For downward-looking linear array 3-D synthetic aperture radar (SAR), the azimuth and cross-track resolution are unacceptable due to the length limitation of synthetic aperture and linear array. Hence, superresolution reconstruction algorithms are desired. Since the signal to be reconstructed is sparse on the 2-D azimuth–cross-track plane, it is quite suitable to apply the compressive sensing theory to obtain the images. The existed imaging algorithms for downward-looking linear array 3-D SAR are based on 1-D compressive sensing, which could bring the couple effect between different directions. To solve this problem, a novel 3-D imaging algorithm based on 2-D compressive sensing is proposed in this paper. Instead of converting the sparse reconstruction of 2-D matrix signals to the sparse reconstruction of 1-D vectors, the proposed algorithm directly reconstructs the 2-D sparse signals on overcomplete dictionaries with separable atoms. It not only provides superresolution performance, but also reduces the storage of data acquisition and processing. Furthermore, a definition of joint sparse sampling strategy is given to reconstruct the measurement matrices for further improving the computational efficiency of the imaging algorithm. Moreover, in order to investigate the limits of the proposed algorithm, the theory analysis of Cram $acute{e}$r–Rao bound is derived and compared with the standard deviation. Finally, numerical simulations under the noise scenarios and the principle prototype experiment on real data are shown to demonstrate the validity and the limits of the proposed algorithm.
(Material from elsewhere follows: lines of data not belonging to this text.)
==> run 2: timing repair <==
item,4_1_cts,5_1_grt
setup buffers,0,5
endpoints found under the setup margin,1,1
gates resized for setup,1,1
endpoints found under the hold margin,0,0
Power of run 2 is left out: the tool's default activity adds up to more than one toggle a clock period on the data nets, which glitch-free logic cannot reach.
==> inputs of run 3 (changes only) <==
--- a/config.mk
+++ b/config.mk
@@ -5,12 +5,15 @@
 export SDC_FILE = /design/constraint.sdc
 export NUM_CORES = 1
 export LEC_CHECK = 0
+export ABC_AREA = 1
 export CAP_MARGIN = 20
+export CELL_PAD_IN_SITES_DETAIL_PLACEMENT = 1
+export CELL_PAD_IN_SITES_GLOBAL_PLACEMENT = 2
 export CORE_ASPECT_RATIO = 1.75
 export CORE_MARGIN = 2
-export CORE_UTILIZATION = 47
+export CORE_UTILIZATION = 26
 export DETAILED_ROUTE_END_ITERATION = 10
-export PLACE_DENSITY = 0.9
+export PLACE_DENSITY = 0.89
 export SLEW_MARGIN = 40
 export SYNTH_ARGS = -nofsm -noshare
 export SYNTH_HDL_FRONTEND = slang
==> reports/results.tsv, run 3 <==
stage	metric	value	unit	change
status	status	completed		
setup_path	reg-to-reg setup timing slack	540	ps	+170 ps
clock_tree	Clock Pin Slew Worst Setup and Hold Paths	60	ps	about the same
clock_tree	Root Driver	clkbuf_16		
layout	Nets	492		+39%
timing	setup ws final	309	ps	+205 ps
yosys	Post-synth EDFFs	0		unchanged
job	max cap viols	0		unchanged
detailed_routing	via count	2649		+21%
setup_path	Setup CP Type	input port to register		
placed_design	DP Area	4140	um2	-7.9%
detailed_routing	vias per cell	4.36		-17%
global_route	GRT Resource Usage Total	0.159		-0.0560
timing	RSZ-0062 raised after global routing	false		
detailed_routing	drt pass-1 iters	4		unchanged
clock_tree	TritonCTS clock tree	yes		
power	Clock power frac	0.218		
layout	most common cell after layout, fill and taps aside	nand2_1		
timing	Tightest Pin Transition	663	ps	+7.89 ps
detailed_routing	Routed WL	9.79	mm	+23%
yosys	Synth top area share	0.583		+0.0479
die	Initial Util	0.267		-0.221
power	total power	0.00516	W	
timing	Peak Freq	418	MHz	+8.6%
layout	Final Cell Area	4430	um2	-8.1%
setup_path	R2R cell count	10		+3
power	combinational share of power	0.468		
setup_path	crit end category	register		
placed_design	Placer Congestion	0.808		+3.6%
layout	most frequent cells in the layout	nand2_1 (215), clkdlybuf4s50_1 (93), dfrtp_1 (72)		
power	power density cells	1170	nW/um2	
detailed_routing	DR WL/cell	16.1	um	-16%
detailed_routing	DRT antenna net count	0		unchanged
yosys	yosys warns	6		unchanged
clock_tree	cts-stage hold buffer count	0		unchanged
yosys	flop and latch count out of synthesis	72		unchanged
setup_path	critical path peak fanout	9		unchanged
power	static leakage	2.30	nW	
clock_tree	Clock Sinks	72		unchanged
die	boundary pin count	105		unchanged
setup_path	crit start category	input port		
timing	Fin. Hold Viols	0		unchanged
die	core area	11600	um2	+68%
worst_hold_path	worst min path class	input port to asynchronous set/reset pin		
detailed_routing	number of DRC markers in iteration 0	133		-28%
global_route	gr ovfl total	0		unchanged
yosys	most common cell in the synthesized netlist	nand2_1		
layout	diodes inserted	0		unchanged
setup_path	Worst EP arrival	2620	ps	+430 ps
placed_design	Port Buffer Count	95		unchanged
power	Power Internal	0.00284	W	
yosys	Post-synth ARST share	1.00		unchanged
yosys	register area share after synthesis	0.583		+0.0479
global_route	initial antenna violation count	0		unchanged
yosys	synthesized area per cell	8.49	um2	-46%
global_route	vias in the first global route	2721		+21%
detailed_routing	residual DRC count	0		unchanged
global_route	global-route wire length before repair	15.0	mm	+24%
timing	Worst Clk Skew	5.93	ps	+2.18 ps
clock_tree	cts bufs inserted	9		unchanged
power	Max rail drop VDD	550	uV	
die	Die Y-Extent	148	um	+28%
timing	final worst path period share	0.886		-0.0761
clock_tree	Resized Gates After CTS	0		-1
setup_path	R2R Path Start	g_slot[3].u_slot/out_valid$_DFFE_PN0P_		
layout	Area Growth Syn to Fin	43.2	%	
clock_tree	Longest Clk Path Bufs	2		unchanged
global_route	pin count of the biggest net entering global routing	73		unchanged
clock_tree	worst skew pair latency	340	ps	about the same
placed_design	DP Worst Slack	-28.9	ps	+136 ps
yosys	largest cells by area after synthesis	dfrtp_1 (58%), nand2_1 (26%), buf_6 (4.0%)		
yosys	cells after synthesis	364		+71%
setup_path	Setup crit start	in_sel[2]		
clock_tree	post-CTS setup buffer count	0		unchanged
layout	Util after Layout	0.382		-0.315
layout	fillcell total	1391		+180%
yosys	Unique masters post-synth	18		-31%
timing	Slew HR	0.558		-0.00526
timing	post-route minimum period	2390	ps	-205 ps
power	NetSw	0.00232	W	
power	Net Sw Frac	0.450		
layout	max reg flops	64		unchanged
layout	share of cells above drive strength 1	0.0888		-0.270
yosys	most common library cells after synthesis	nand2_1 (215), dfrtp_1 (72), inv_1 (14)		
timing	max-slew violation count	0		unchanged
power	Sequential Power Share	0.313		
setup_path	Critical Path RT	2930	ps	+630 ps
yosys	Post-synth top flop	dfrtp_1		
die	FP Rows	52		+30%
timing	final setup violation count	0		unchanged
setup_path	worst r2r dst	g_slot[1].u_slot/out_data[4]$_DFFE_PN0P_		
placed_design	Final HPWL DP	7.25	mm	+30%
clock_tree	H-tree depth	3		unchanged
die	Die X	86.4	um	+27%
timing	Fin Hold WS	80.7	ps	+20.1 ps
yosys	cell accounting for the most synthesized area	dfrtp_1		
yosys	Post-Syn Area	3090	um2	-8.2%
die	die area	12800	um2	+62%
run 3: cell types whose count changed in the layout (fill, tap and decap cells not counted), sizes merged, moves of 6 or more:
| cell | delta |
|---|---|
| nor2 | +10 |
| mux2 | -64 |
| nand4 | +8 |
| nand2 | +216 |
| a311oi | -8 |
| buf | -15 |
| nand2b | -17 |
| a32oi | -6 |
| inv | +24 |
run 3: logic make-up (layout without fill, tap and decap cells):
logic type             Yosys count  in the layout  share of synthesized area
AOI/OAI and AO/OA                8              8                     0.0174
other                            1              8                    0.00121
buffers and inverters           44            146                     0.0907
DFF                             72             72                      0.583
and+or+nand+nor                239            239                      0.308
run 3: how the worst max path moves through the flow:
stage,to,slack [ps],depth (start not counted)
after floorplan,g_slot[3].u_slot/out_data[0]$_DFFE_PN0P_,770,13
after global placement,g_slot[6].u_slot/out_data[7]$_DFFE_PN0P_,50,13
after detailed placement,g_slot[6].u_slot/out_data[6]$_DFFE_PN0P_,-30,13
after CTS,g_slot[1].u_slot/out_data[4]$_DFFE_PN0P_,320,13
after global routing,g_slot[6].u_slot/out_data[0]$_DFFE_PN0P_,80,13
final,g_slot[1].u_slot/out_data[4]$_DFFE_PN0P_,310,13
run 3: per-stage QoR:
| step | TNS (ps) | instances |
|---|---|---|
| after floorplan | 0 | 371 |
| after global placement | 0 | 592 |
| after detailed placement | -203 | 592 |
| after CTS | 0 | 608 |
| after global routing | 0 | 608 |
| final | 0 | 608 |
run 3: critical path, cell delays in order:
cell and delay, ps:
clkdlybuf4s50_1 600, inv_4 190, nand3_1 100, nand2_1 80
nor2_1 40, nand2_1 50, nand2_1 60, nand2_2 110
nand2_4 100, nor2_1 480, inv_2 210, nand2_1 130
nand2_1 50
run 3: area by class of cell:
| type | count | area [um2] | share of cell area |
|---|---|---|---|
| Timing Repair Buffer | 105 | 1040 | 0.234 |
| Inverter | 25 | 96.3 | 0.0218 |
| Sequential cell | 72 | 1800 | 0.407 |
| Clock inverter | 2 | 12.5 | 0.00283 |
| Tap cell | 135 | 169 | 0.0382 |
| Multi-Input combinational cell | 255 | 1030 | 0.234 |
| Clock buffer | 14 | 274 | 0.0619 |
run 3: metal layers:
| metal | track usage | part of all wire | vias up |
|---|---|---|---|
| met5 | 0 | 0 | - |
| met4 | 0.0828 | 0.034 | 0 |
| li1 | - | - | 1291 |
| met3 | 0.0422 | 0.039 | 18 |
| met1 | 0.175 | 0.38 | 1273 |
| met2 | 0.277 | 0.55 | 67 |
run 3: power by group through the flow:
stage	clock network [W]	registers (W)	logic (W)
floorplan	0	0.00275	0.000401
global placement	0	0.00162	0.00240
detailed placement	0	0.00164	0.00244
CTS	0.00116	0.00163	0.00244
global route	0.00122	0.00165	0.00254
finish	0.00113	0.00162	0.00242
**config.mk**
```make
export PLATFORM = sky130hd
export DESIGN_NAME = sync_fifo_reader_flat
export DESIGN_NICKNAME = d
export VERILOG_FILES = /design/src/rtl/sync_fifo_reader_if.sv /design/src/rtl/sync_fifo_reader.sv /design/src/flat_wrapper.sv
export SDC_FILE = /design/constraint.sdc
export NUM_CORES = 1
export LEC_CHECK = 0
export ABC_AREA = 1
export CELL_PAD_IN_SITES_DETAIL_PLACEMENT = 0
export CELL_PAD_IN_SITES_GLOBAL_PLACEMENT = 1
export CORE_MARGIN = 2
export CORE_UTILIZATION = 29
export DETAILED_ROUTE_END_ITERATION = 12
export PLACE_DENSITY = 0.64
export REMOVE_ABC_BUFFERS = 1
export SLEW_MARGIN = 20
export SYNTH_ARGS = -nofsm -noshare
export SYNTH_HDL_FRONTEND = slang
export SYNTH_SLANG_ARGS = --single-unit
export TNS_END_PERCENT = 30
```
**constraint.sdc**
```tcl
create_clock -name clk -period 3.65 [get_ports clk]
set_input_delay 0.5475 -clock clk [delete_from_list [all_inputs] [get_ports clk]]
set_output_delay 0.5475 -clock clk [all_outputs]
set_load 0.1 [all_outputs]
```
机译:对于向下看的线性阵列3-D合成孔径雷达(SAR),由于合成孔径和线性阵列的长度限制,方位角和跨轨分辨率是不可接受的。因此,需要超分辨率重建算法。由于要重建的信号在二维方位角交叉轨迹平面上稀疏,因此非常适合应用压缩感测理论来获取图像。现有的向下看的线性阵列3-D SAR成像算法基于一维压缩感测,可以在不同方向之间产生耦合效应。针对这一问题,提出了一种基于二维压缩感知的新型3-D成像算法。所提出的算法不是将二维矩阵信号的稀疏重建转换为一维矢量的稀疏重建,而是直接在具有可分离原子的超完备字典上直接重建二维稀疏信号。它不仅提供超分辨率性能,而且减少了数据采集和处理的存储量。此外,给出了联合稀疏采样策略的定义,以重构测量矩阵,以进一步提高成像算法的计算效率。此外,为了研究该算法的局限性,推导了Cram $ acute {e} $ r-Rao界的理论分析,并将其与标准偏差进行比较。最后,在噪声场景下进行了数值模拟,并对真实数据进行了原理原型实验,证明了该算法的有效性和局限性。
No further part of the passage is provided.